Still, they couldn’t be certain that the baby’s vision wasn’t impaired; but after about 40 days, he began tracking things with his eyes and the verdict was in — Avraham Elazar was given the gift of sight. Since Avraham Elazar’s birth, Oriah says a special light has entered their home. “It’s also a healing experience for both my parents and especially my in-laws, who now have a grandchild who sees.”

Still, how did they manage with the amazing gift of a healthy baby? “Well, we had lots of accessories that made it easier for us,” Oriah says. And her maternal instincts were her best weapon. “At first he suffered from severe reflux, but as his mother, I was able to figure it out without even seeing him. I was always able to feel a spasm coming on and know that in another minute, his little meal would come up.”

Oriah is able to dress her child in properly matching clothing with the help of an electric eye that tells her the color when she focuses it on the garment. “It just amazes me  how HaKadosh Baruch Hu gives even an inanimate object the ability to see, because if a piece of plastic placed on a shirt can tell me ‘the main color is blue,’ that helps me to accept the challenge Hashem gave me — because He also provided the tools for coping with it.”

Today Avraham Elazar is already four and, according to his mother, has a mature outlook about the situation at home. “He knows that Abba and Ima can’t see, and each time he wants to show me something he puts it into my hand. He also realizes that we need sticks to walk in the street, but he’s been born into this life and so it’s natural for him. We could be in the park and people stop and look at us. Avramy doesn’t get cowed and says with pride, ‘What are you staring at? These are my parents.’ ”
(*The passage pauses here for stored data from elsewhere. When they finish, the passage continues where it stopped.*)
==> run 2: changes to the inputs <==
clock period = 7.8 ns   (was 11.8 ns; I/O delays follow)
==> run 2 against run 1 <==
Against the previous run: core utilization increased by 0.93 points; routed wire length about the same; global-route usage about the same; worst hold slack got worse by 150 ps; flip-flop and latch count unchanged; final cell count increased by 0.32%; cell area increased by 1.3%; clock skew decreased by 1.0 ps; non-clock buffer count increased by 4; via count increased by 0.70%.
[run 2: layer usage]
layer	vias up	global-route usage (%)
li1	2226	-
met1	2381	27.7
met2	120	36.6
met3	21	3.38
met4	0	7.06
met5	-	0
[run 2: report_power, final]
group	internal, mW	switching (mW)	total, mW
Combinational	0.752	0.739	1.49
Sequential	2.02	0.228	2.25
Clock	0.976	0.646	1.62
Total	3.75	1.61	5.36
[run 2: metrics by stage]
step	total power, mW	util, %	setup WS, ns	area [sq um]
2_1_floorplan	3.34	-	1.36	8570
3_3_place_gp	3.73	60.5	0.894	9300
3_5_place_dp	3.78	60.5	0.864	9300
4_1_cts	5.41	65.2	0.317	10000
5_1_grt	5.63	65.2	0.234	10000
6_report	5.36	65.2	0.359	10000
### config.mk
export PLATFORM = sky130hd
export DESIGN_NAME = control_multiciclo
export DESIGN_NICKNAME = d
export VERILOG_FILES = /design/src/rtl/control_pkg.sv /design/src/rtl/alu_decoder.sv /design/src/rtl/control_multiciclo.sv
export SDC_FILE = /design/constraint.sdc
export NUM_CORES = 1
export LEC_CHECK = 0
export ABC_CLOCK_PERIOD_IN_PS = 4300
export CAP_MARGIN = 10
export CORE_UTILIZATION = 38
export DETAILED_ROUTE_END_ITERATION = 8
export MAX_ROUTING_LAYER = met4
export PLACE_DENSITY = 0.87
export SETUP_SLACK_MARGIN = 0.15
export SYNTH_ARGS = -nofsm -noshare
export SYNTH_HDL_FRONTEND = slang
export SYNTH_SLANG_ARGS = --single-unit
### constraint.sdc
create_clock -name clk -period 4.3 [get_ports clk]
set_clock_uncertainty 0.15 [all_clocks]
set_input_delay 1.29 -clock clk [delete_from_list [all_inputs] [get_ports clk]]
set_output_delay 1.29 -clock clk [all_outputs]
set_load 0.05 [all_outputs]
--- src/rtl/mem_access_scheduler_lat.sv ---
// mem_lat_timer: memory latency down-counter.
//   clock, reset - system clock, asynchronous active-high reset
//   load_i       - reload with MEM_LAT-1 (request accepted this edge)
//   dec_i        - count down (an access is in progress)
//   done_o       - high while the count is zero, i.e. the last ACCESS cycle
module mem_lat_timer
    import mem_sched_pkg::*;
#(
    parameter int unsigned MEM_LAT = 2
) (
    input  logic clock,
    input  logic reset,
    input  logic load_i,
    input  logic dec_i,
    output logic done_o
);

    logic [LAT_W-1:0] lat_cnt_q, lat_cnt_d;

    always_comb begin
        lat_cnt_d = lat_cnt_q;
        if (load_i) begin
            lat_cnt_d = LAT_W'(MEM_LAT - 1);
        end else if (dec_i && (lat_cnt_q != '0)) begin
            lat_cnt_d = lat_cnt_q - LAT_W'(1);
        end
    end

    always_ff @(posedge clock or posedge reset) begin
        if (reset) begin
            lat_cnt_q <= '0;
        end else begin
            lat_cnt_q <= lat_cnt_d;
        end
    end

    assign done_o = (lat_cnt_q == '0);

endmodule
$ cat config.mk
export PLATFORM = sky130hd
export DESIGN_NAME = signal_stim_flat
export DESIGN_NICKNAME = d
export VERILOG_FILES = /design/src/rtl/signal_check_pkg.sv /design/src/rtl/signal_stim_if.sv /design/src/rtl/signal_stim_lfsr.sv /design/src/rtl/signal_stim.sv /design/src/flat_wrapper.sv
export SDC_FILE = /design/constraint.sdc
export NUM_CORES = 1
export LEC_CHECK = 0
export CAP_MARGIN = 20
export CORE_ASPECT_RATIO = 0.7
export CORE_MARGIN = 2
export CORE_UTILIZATION = 40
export DETAILED_ROUTE_END_ITERATION = 10
export MAX_ROUTING_LAYER = met4
export PLACE_DENSITY = 0.63
export SETUP_SLACK_MARGIN = 0.4
export SYNTH_ARGS = -nofsm -noshare
export SYNTH_HDL_FRONTEND = slang
export SYNTH_SLANG_ARGS = --single-unit
$ cat constraint.sdc
create_clock -name clk -period 5.1 [get_ports clk]
set_clock_uncertainty 0.2 [all_clocks]
set_input_delay 0.51 -clock clk [delete_from_list [all_inputs] [get_ports clk]]
set_output_delay 0.51 -clock clk [all_outputs]
set_load 0.01 [all_outputs]
==> config.mk <==
export PLATFORM = sky130hd
export DESIGN_NAME = fetch_queue
export DESIGN_NICKNAME = d
export VERILOG_FILES = /design/src/rtl/fetch_pkg.sv /design/src/rtl/fetch_queue_sync_fifo.sv /design/src/rtl/fetch_queue.sv
export SDC_FILE = /design/constraint.sdc
export NUM_CORES = 1
export LEC_CHECK = 0
export ABC_CLOCK_PERIOD_IN_PS = 4100
export CAP_MARGIN = 5
export CORE_MARGIN = 2
export CORE_UTILIZATION = 35
export CTS_CLUSTER_DIAMETER = 30
export CTS_CLUSTER_SIZE = 16
export DETAILED_ROUTE_END_ITERATION = 12
export SLEW_MARGIN = 10
export SYNTH_ARGS = -nofsm -noshare
export SYNTH_HDL_FRONTEND = slang
export SYNTH_HIERARCHICAL = 1
export SYNTH_SLANG_ARGS = --single-unit
==> constraint.sdc <==
create_clock -name clk -period 4.1 [get_ports clk]
set_input_delay 0.41 -clock clk [delete_from_list [all_inputs] [get_ports clk]]
set_output_delay 0.41 -clock clk [all_outputs]
set_load 0.02 [all_outputs]
==> src/rtl/fetch_pkg.sv <==
// Shared types and constants for the instruction fetch stage.
package fetch_pkg;

    localparam int unsigned PC_INCR     = 4;
    localparam int unsigned DEF_ADDR_W  = 64;
    localparam int unsigned DEF_INSTR_W = 32;

    typedef enum logic [0:0] {
        RUN   = 1'b0,
        FLUSH = 1'b1
    } fetch_state_e;

    typedef struct packed {
        logic [DEF_INSTR_W-1:0] instr;
        logic [DEF_ADDR_W-1:0]  pc;
    } fetch_entry_t;

    // Saturating 32-bit accumulate used by the statistics counters.
    function automatic logic [31:0] sat_add32(input logic [31:0] base, input logic [31:0] inc);
        logic [32:0] sum;
        sum = {1'b0, base} + {1'b0, inc};
        if (sum[32]) begin
            return 32'hFFFF_FFFF;
        end else begin
            return sum[31:0];
        end
    endfunction

endpackage

==> src/rtl/fetch_queue_sync_fifo.sv <==
// Small synchronous FIFO with flush; head is read straight from storage, no bypass.
module sync_fifo
    import fetch_pkg::*;
#(
    parameter int unsigned DEPTH   = 4,
    parameter type         entry_t = fetch_entry_t
) (
    input  logic                      clk,
    input  logic                      reset,
    input  logic                      push,
    input  logic                      pop,
    input  logic                      flush,
    input  entry_t                    wdata,
    output entry_t                    head,
    output logic [$clog2(DEPTH):0]    count,
    output logic                      full,
    output logic                      empty
);

    localparam int unsigned PTR_W = $clog2(DEPTH);
    localparam int unsigned CNT_W = PTR_W + 1;

    entry_t             mem_q [DEPTH];
    entry_t             mem_d [DEPTH];
    logic [PTR_W-1:0]   wr_ptr_q, wr_ptr_d;
    logic [PTR_W-1:0]   rd_ptr_q, rd_ptr_d;
    logic [CNT_W-1:0]   count_q, count_d;
    logic               do_push;
    logic               do_pop;

    assign full    = (count_q == CNT_W'(DEPTH));
    assign empty   = (count_q == CNT_W'(0));
    assign count   = count_q;
    assign head    = mem_q[rd_ptr_q];
    assign do_pop  = pop && !empty;
    assign do_push = push && (!full || do_pop);

    // Next-state for storage, pointers and occupancy; flush wins over push/pop.
    always_comb begin
        mem_d    = mem_q;
        wr_ptr_d = wr_ptr_q;
        rd_ptr_d = rd_ptr_q;
        count_d  = count_q;
        if (flush) begin
            wr_ptr_d = PTR_W'(0);
            rd_ptr_d = PTR_W'(0);
            count_d  = CNT_W'(0);
        end else begin
            if (do_push) begin
                mem_d[wr_ptr_q] = wdata;
                wr_ptr_d        = wr_ptr_q + PTR_W'(1);
            end else begin
                wr_ptr_d = wr_ptr_q;
            end
            if (do_pop) begin
                rd_ptr_d = rd_ptr_q + PTR_W'(1);
            end else begin
                rd_ptr_d = rd_ptr_q;
            end
            case ({do_push, do_pop})
                2'b10:   count_d = count_q + CNT_W'(1);
                2'b01:   count_d = count_q - CNT_W'(1);
                default: count_d = count_q;
            endcase
        end
    end

    // State registers; storage is cleared so the head reads zero out of reset.
    always_ff @(posedge clk) begin
        if (reset) begin
            for (int i = 0; i < DEPTH; i++) begin
                mem_q[i] <= '0;
            end
            wr_ptr_q <= PTR_W'(0);
            rd_ptr_q <= PTR_W'(0);
            count_q  <= CNT_W'(0);
        end else begin
            mem_q    <= mem_d;
            wr_ptr_q <= wr_ptr_d;
            rd_ptr_q <= rd_ptr_d;
            count_q  <= count_d;
        end
    end

endmodule

==> src/rtl/fetch_queue.sv <==
// Instruction fetch stage: PC, 1-cycle imem issue, PC-tagged instruction FIFO, redirect flush.
// Optional FETCH_STATS_EN adds saturating fetched/flushed counters.
module fetch_queue
    import fetch_pkg::*;
#(
    parameter int unsigned       DEPTH    = 4,
    parameter int unsigned       ADDR_W   = 64,
    parameter int unsigned       INSTR_W  = 32,
    parameter logic [ADDR_W-1:0] RESET_PC = {ADDR_W{1'b0}}
) (
    input  logic               clk,
    input  logic               reset,
    output logic               imem_req,
    output logic [ADDR_W-1:0]  imem_addr,
    input  logic [INSTR_W-1:0] imem_rdata,
    input  logic               redirect_valid,
    input  logic [ADDR_W-1:0]  redirect_pc,
    output logic               instr_valid,
    input  logic               instr_ready,
    output logic [INSTR_W-1:0] instr,
`ifdef FETCH_STATS_EN
    output logic [31:0]        stat_fetched,
    output logic [31:0]        stat_flushed,
`endif
    output logic [ADDR_W-1:0]  instr_pc
);

    localparam int unsigned CNT_W = $clog2(DEPTH) + 1;

    typedef struct packed {
        logic [INSTR_W-1:0] instr;
        logic [ADDR_W-1:0]  pc;
    } entry_t;

    fetch_state_e       state_q, state_d;
    logic [ADDR_W-1:0]  fetch_pc_q, fetch_pc_d;
    logic [ADDR_W-1:0]  inflight_pc_q, inflight_pc_d;
    logic               inflight_q, inflight_d;

    logic [CNT_W-1:0]   fifo_count;
    logic               fifo_full;
    logic               fifo_empty;
    logic [CNT_W:0]     occupancy;
    logic               issue;
    logic               push;
    logic               pop;
    logic               resp_live;
    entry_t             wr_entry;
    entry_t             head_entry;

    // Issue, response-write and handshake decisions for this cycle.
    always_comb begin
        occupancy = {1'b0, fifo_count} + {{CNT_W{1'b0}}, inflight_q};
        issue     = !reset && !redirect_valid && !fifo_full && (occupancy < (CNT_W+1)'(DEPTH));
        resp_live = inflight_q && (state_q == RUN);
        push      = resp_live && !redirect_valid;
        pop       = !fifo_empty && instr_ready;
        wr_entry  = '{instr: imem_rdata, pc: inflight_pc_q};
    end

    // Next-state for the flush state machine, PC and in-flight tracking.
    always_comb begin
        state_d       = state_q;
        fetch_pc_d    = fetch_pc_q;
        inflight_d    = 1'b0;
        inflight_pc_d = inflight_pc_q;
        case (state_q)
            RUN: begin
                if (redirect_valid) begin
                    state_d = FLUSH;
                end else begin
                    state_d = RUN;
                end
            end
            FLUSH: begin
                if (redirect_valid) begin
                    state_d = FLUSH;
                end else begin
                    state_d = RUN;
                end
            end
            default: state_d = RUN;
        endcase
        if (redirect_valid) begin
            fetch_pc_d = redirect_pc & ~ADDR_W'(3);
        end else if (issue) begin
            fetch_pc_d = fetch_pc_q + ADDR_W'(PC_INCR);
        end else begin
            fetch_pc_d = fetch_pc_q;
        end
        if (issue) begin
            inflight_d    = 1'b1;
            inflight_pc_d = fetch_pc_q;
        end else begin
            inflight_d    = 1'b0;
            inflight_pc_d = inflight_pc_q;
        end
    end

    // Fetch state registers.
    always_ff @(posedge clk) begin
        if (reset) begin
            state_q       <= RUN;
            fetch_pc_q    <= RESET_PC;
            inflight_q    <= 1'b0;
            inflight_pc_q <= {ADDR_W{1'b0}};
        end else begin
            state_q       <= state_d;
            fetch_pc_q    <= fetch_pc_d;
            inflight_q    <= inflight_d;
            inflight_pc_q <= inflight_pc_d;
        end
    end

    sync_fifo #(
        .DEPTH   (DEPTH),
        .entry_t (entry_t)
    ) u_fifo (
        .clk   (clk),
        .reset (reset),
        .push  (push),
        .pop   (pop),
        .flush (redirect_valid),
        .wdata (wr_entry),
        .head  (head_entry),
        .count (fifo_count),
        .full  (fifo_full),
        .empty (fifo_empty)
    );

    assign imem_req    = issue;
    assign imem_addr   = fetch_pc_q;
    assign instr_valid = !fifo_empty;
    assign instr       = head_entry.instr;
    assign instr_pc    = head_entry.pc;

`ifdef FETCH_STATS_EN
    logic [31:0] stat_fetched_q, stat_fetched_d;
    logic [31:0] stat_flushed_q, stat_flushed_d;
    logic [31:0] discard;

    // A pop in the redirect cycle is a real hand-off, so it is not counted as discarded.
    always_comb begin
        discard = 32'(fifo_count) + 32'(resp_live) - 32'(pop);
        if (pop) begin
            stat_fetched_d = sat_add32(stat_fetched_q, 32'd1);
        end else begin
            stat_fetched_d = stat_fetched_q;
        end
        if (redirect_valid) begin
            stat_flushed_d = sat_add32(stat_flushed_q, discard);
        end else begin
            stat_flushed_d = stat_flushed_q;
        end
    end

    // Statistics registers.
    always_ff @(posedge clk) begin
        if (reset) begin
            stat_fetched_q <= 32'd0;
            stat_flushed_q <= 32'd0;
        end else begin
            stat_fetched_q <= stat_fetched_d;
            stat_flushed_q <= stat_flushed_d;
        end
    end

    assign stat_fetched = stat_fetched_q;
    assign stat_flushed = stat_flushed_q;
`endif

endmodule

### Yosys cells after proc, flatten, opt, wreduce, memory -nomap -nowiden

Cells that the tools add are included.

| storage, ports and cells | value |
|---|---|
| output and inout port bits | 162 |
| register bits | 521 |

| cells by class | value |
|---|---|
| equality and inequality tests | 3 |
| add/subtract/negate cells | 6 |
| mux-type cells | 11 |
| magnitude comparators | 4 |
| bitwise gates (word level) | 4 |
| reductions and logical operators | 19 |

Operator list:

| kind | number |
|---|---|
| $bwmux 384 | 1 |
| $mux 96 | 3 |
| $bmux 96 s2 | 1 |
| $demux 96 s2 | 1 |
| $mux 64 | 2 |
| $add 64x3->64 const B | 1 |
| $logic_and 1x1->1 | 9 |
| $ge 3x3->1 const B | 2 |
| $not 2->3 | 2 |
| $pmux 3 s2 | 1 |
| $add 2x1->2 const B | 2 |
| $add 3x1->4 | 1 |
| $logic_not 1->1 | 4 |
| $lt 4x3->1 const B | 1 |
| $reduce_bool 2->1 | 2 |
| $add 3x1->3 const B | 1 |
| $eq 3x3->1 const B | 1 |
| $logic_not 3->1 | 1 |
| $lt 3x1->1 const B | 1 |
| $sub 3x1->3 const B | 1 |
| $eq 2x1->1 const B | 1 |
| $eq 2x2->1 const B | 1 |
| $mux 1 | 2 |
| $not 1->1 | 2 |
| other kinds (3) | 3 |

### Logic depth before layout (Yosys ltp)

| depth | value |
|---|---|
| depth in word-level cells | 8 |
| gate-level depth with buffers | 11 |
| depth with buffers taken out | 10 |

### By module

Netlist, hierarchy kept.

By module, submodules not included:

| module | seq. area each (um2) | times used | cells an instance | area an instance (um2) |
|---|---|---|---|---|
| sync_fifo | 7827.5 | 1 | 1517 | 17966.0 |
| fetch_queue | 2522.4 | 1 | 828 | 6298.5 |

### Worst setup path before layout

Ideal clock, no wire load.

| path | value |
|---|---|
| path kind | register to register |
| from | reg u_fifo.count_q[2], in the netlist u_fifo/count[2] |
| to | reg u_fifo.count_q[2], in the netlist u_fifo/count[2] |
| cell stages (with the launch flop) | 12 |
| arrival time | 2.754 ns |
| slack | 1.277 ns |
| clock period less this slack | 2.823 ns |
| path through | dfxtp_1 -> nor3_1 -> nor2b_1 -> or4b_1 -> buf_2 -> nand2_1 -> ha_1 -> inv_1 -> fa_1 -> xor2_1 -> or3_1 -> a21oi_1 |

| between the ends | value |
|---|---|
| cells in the longest elaborated chain, start to end | 8 |
| elaborated cells on any way between the ends | 14 |
| classes of those cells | add/sub: 2; eq/ne: 3; mux: 1; reduce/logical: 8 |

Ends and longest elaborated chain:

| item | line | text |
|---|---|---|
| start: declaration | fetch_queue_sync_fifo.sv:27 | `logic [CNT_W-1:0] count_q, count_d;` |
| start signal: assignment | fetch_queue_sync_fifo.sv:81 | `count_q <= count_d;` |
| $logic_not 3->1 (*) | fetch_queue_sync_fifo.sv:32 | `assign empty = (count_q == CNT_W'(0));` |
| named net fifo_empty | fetch_queue.sv:42 | `logic fifo_empty;` |
| $logic_not 1->1 (*) | fetch_queue.sv:57 | `pop = !fifo_empty && instr_ready;` |
| $logic_and 1x1->1 (*) | fetch_queue.sv:57 |  |
| named net pop | fetch_queue.sv:46 | `logic pop;` |
| $logic_and 1x1->1 (*) | fetch_queue_sync_fifo.sv:35 | `assign do_pop = pop && !empty;` |
| $logic_or 1x1->1 | fetch_queue_sync_fifo.sv:36 | `assign do_push = push && (!full \|\| do_pop);` |
| $logic_and 1x1->1 | fetch_queue_sync_fifo.sv:36 |  |
| $eq 2x1->1 or $eq 2x2->1 (tied branches) | fetch_queue_sync_fifo.sv:60 | `case ({do_push, do_pop})` |
| $pmux 3 s2 or $reduce_bool 2->1 (tied branches) | -- |  |

Mark *: on every way through the listed nets, which the timed path passes. The rest lies on a longest branch.
A chain may end at the register's enable or synchronous reset.

### Worst setup path after layout

| path | value |
|---|---|
| from | reg u_fifo.rd_ptr_q[0] |
| to | out instr_pc[48] |

| between the ends | value |
|---|---|
| cells in the longest elaborated chain, start to end | 4 |

Ends and longest elaborated chain:

| item | line | text |
|---|---|---|
| start: declaration | fetch_queue_sync_fifo.sv:26 | `logic [PTR_W-1:0] rd_ptr_q, rd_ptr_d;` |
| start signal: assignment | fetch_queue_sync_fifo.sv:80 | `rd_ptr_q <= rd_ptr_d;` |
| $not 2->3 (implied by the code) | fetch_queue_sync_fifo.sv:34 | `assign head = mem_q[rd_ptr_q];` |
| $bmux 96 s2 | fetch_queue_sync_fifo.sv:34 |  |
| $mux 96 (implied by the code) (2 in a row) | fetch_queue_sync_fifo.sv:34 |  |
| end: declaration | fetch_queue.sv:25 | `output logic [ADDR_W-1:0] instr_pc` |

Every way passes these cells. The select of a mux whose other input is x is not followed.

==> flow_metrics.tcl <==
set metrics [dict create \
    dr.pass1.iters 6 \
    status "finished clean" \
    synthesis.area_sq_mm 0.0243 \
    grt_pass1_vias 19319 \
    power.switching_mw 3.55 \
    place_congestion 0.915 \
    grt_pass1_wl_mm 108 \
    root_buffer "clkbuf_16" \
    yosysUniqueCellTypes 72 \
    dp_hpwl_mm 44.5 \
    synthAdderAreaFrac 0.00392 \
    hold_viol 0 \
    chipWidth_um 267 \
    setup_ws_ps 605 \
    synth_xor_area_frac 0.00469 \
    grt_max_degree 246 \
    cts_tree "yes" \
    cts-buffers-inserted 121 \
    crit_arrival_ps 3080 \
    layout.nets 2693 \
    required_ps 3690 \
    path_max_fanout 41 \
    drive_gt1_frac 0.142 \
    finalSetupViolCount 0 \
    skew_ps 41.4 \
    placedCellCount 3394 \
    p_sw_frac 0.222 \
    port_buffers 257 \
    p_leak_nw 12.7 \
    synth-simple-area-share 0.218 \
    via_per_inst 5.13 \
    clock_power_share 0.628 \
    synth-compound-area-share 0.0467 \
    wire_per_inst_um 19.2 \
    dpl_cell_area_sq_mm 0.0274 \
    hold_class "in -> reg" \
    ant_nets 0 \
    finalSetupTns_ps 0 \
    slew_headroom 0.346 \
    fin_crit_ps 3490 \
    synth_top_area_share 0.427 \
    yosys.area.top_type "dfxtp_1" \
    syn_to_final_growth_pct 31.0 \
    cap_violations 0 \
    comb_power_share 0.044 \
    clockBufferDepth 3 \
    clkLatencyLatePin_ps 660 \
    groute.usage.overall 0.192 \
    rsz0062_at_grt "no" \
    synth-edff-count 0 \
    vias 18578 \
    post_cts_resize_count 0 \
    clkSinkCount 517 \
    drcViolationCount 0 \
    layout_common_cells "dfxtp_1, nand2b_1, mux2i_1, clkdlybuf4s50_1, nand2_1" \
    cellPowerDensity_mw_per_mm2 503 \
    final_area_sq_mm 0.0318 \
    internal_power_mw 12.4 \
    gr-total-overflow 0 \
    coreArea_sq_mm 0.0686 \
    period_share 0.852 \
    synthMuxAreaShare 0.254 \
    yosys_warnings 6 \
    synthTopCellsByArea "dfxtp_1, mux2i_1, nand2b_1" \
    synth_top_family_by_area "multiplexers" \
    worstSetupEndpointType "output port" \
    worst_slew_pin_slew_ps 981 \
    post_cts_buffers 0 \
    p_seq_frac 0.328 \
    antenna_found_initial 3 \
    power_mw 16.0 \
    ys_seq_area_frac 0.427 \
    clk_pin_slew_ps 50 \
    fin_hold_ws_ps 121 \
    netlist_instances 2345 \
    cts.htree.levels 3 \
    drtIter0Drc 1372 \
    start_util 0.354 \
    die_area_sq_mm 0.0714 \
    critPathLaunchType "flop" \
    peakVddDrop_v 0.000357 \
    synth_seq_cells 517 \
    chipHeight_um 267 \
    ys.flop_type "dfxtp_1" \
    fmax_ghz 0.286 \
    cts_hold_buf 0 \
    layout_commonest_cell "dfxtp_1" \
    finalMaxSlewViolations 0 \
    synthArstFlopShare 0 \
    wirelength_mm 69.6 \
    pre_cts_slack_ps 825 \
    placementRows 96 \
    io_pins 262 \
    avgSynthCellArea_sq_um 10.3 \
    final_cells 3620 \
    crit_type "reg -> out" \
    final_util 0.464 \
]
area by class of cell:
cell class	instances	area, sq um
fillers	6253	36800
multi-input cells	1636	12900
flip-flops and latches	517	10400
clock buffers	153	3380
repair buffers	291	2980
well taps	931	1160
clock inverters	72	978
inverters	19	71.3
diodes	1	2.50
sequential cells by signal (all words and copies together) (netlist names):
signal,flops
u_fifo/rd_ptr_q,2
inflight_pc_q,62
u_fifo/wr_ptr_q,2
u_fifo/mem_q,384
inflight_q,1
imem_addr,62
u_fifo/count,3
state_q,1
path summary, 6_finish.rpt:
path	from	to	slack (ps)	cells after the start
min reg2reg	inflight_pc_q[34]	inflight_pc_q[34]	450	2
max reg2reg	u_fifo/count[0]	u_fifo/count[2]	790	10
min	reset	inflight_pc_q[61]	120	2
max	u_fifo/rd_ptr_q[0]	instr_pc[48]	610	3
cells in the mapped netlist, types with 5 or more instances:
library cell	number
dfxtp_1	517
nand2b_1	481
mux2i_1	394
nand2_1	190
mux4_2	96
clkbuf_1	95
a21oi_1	91
nor2_1	48
nand4_1	42
nand3_1	40
and3_1	26
or3_1	25
buf_2	20
buf_4	19
inv_1	19
nor3_1	19
o21ai_0	19
a31oi_1	16
nor4_1	15
buf_1	14
buf_6	12
or4_1	12
o211ai_1	10
xnor2_1	9
buf_8	8
a311oi_1	6
buf_12	6
ha_1	6
mux2_2	6
or2_2	6
a211oi_1	5
a22oi_1	5
logic make-up after synthesis:
group                      count (synthesis)
DFF                                      517
and+or+nand+nor                          933
adders and majority gates                  7
muxes                                    496
AOI/OAI and AO/OA                        183
other                                      1
buffers and inverters                    195
xor gates and xnor gates                  13
routing by layer:
metal  GRT usage  share of wire  wire [um]
met1       0.251           0.44      30900
met2       0.309           0.46      31900
met3      0.0436          0.070       4870
met4      0.0726          0.028       1950
met5           0        0.00011          8
worst max-delay path, cell delays in order (launching register included):
cell and delay [ps]:
dfxtp_4 950, buf_12 340, mux4_2 570, clkdlybuf4s50_1 590
power by group through the flow:
stage,Clock [mW],Combinational [mW],Sequential [mW]
CTS,10.2,0.708,5.23
finish,10.0,0.708,5.24
detailed placement,0,0.704,5.32
global route,10.5,0.757,5.24
global placement,0,0.693,5.32
floorplan,0,0.360,5.32
No activity file was read; power rests on OpenSTA's default activity.
==> edit: new RTL, config.mk and constraints unchanged <==
Change the parameter `ADDR_W` from 64 to 60.
--- a/src/rtl/fetch_queue.sv
+++ b/src/rtl/fetch_queue.sv
@@ -5,5 +5,5 @@
 #(
     parameter int unsigned       DEPTH    = 4,
-    parameter int unsigned       ADDR_W   = 64,
+    parameter int unsigned       ADDR_W   = 60,
     parameter int unsigned       INSTR_W  = 32,
     parameter logic [ADDR_W-1:0] RESET_PC = {ADDR_W{1'b0}}
Ports: changed (resized imem_addr, instr_pc and redirect_pc); port bits go from 262 to 250. The function was not compared with the original's and may differ.
==> edit against the unedited design <==
Routed wire length fell by 8.6%; synthesized area decreased by 5.2%; critical path depth rose by 4; setup slack lost 0.019 ns; cell area fell by 5.6%; highest routed layer is now met4; non-clock buffer count shrank 18; sequential cell count shrank 24; via count fell by 8.1%; sequential share of layout area up 0.34 points; global-route usage shrank 0.79 points; power decreased by 8.0%.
“I don’t believe he’s losing out on anything,” Reb Chaim adds. “He gets lots of attention, games, and toys, but that’s not the point. What really helps him not to feel different is the fact that we let him be a totally normal child. I will never turn him into my caregiver, asking him things like ‘Come help me, show me, pick this up for me,’ but I can tell him, ‘Avramy sweety, Mommy dropped an onion — can you pick it up for her?’ It’s a request that any mother whose hands are dirty while cooking can make of her child.”

But most of all, Avraham Elazar has taught his parents that blessings come in many forms. “The three of us sit together here in the living room, Chaim on the violin, me on guitar, and Avraham Elazar dancing to the music. What more could we ask for? Our life is perfect just the way it is.”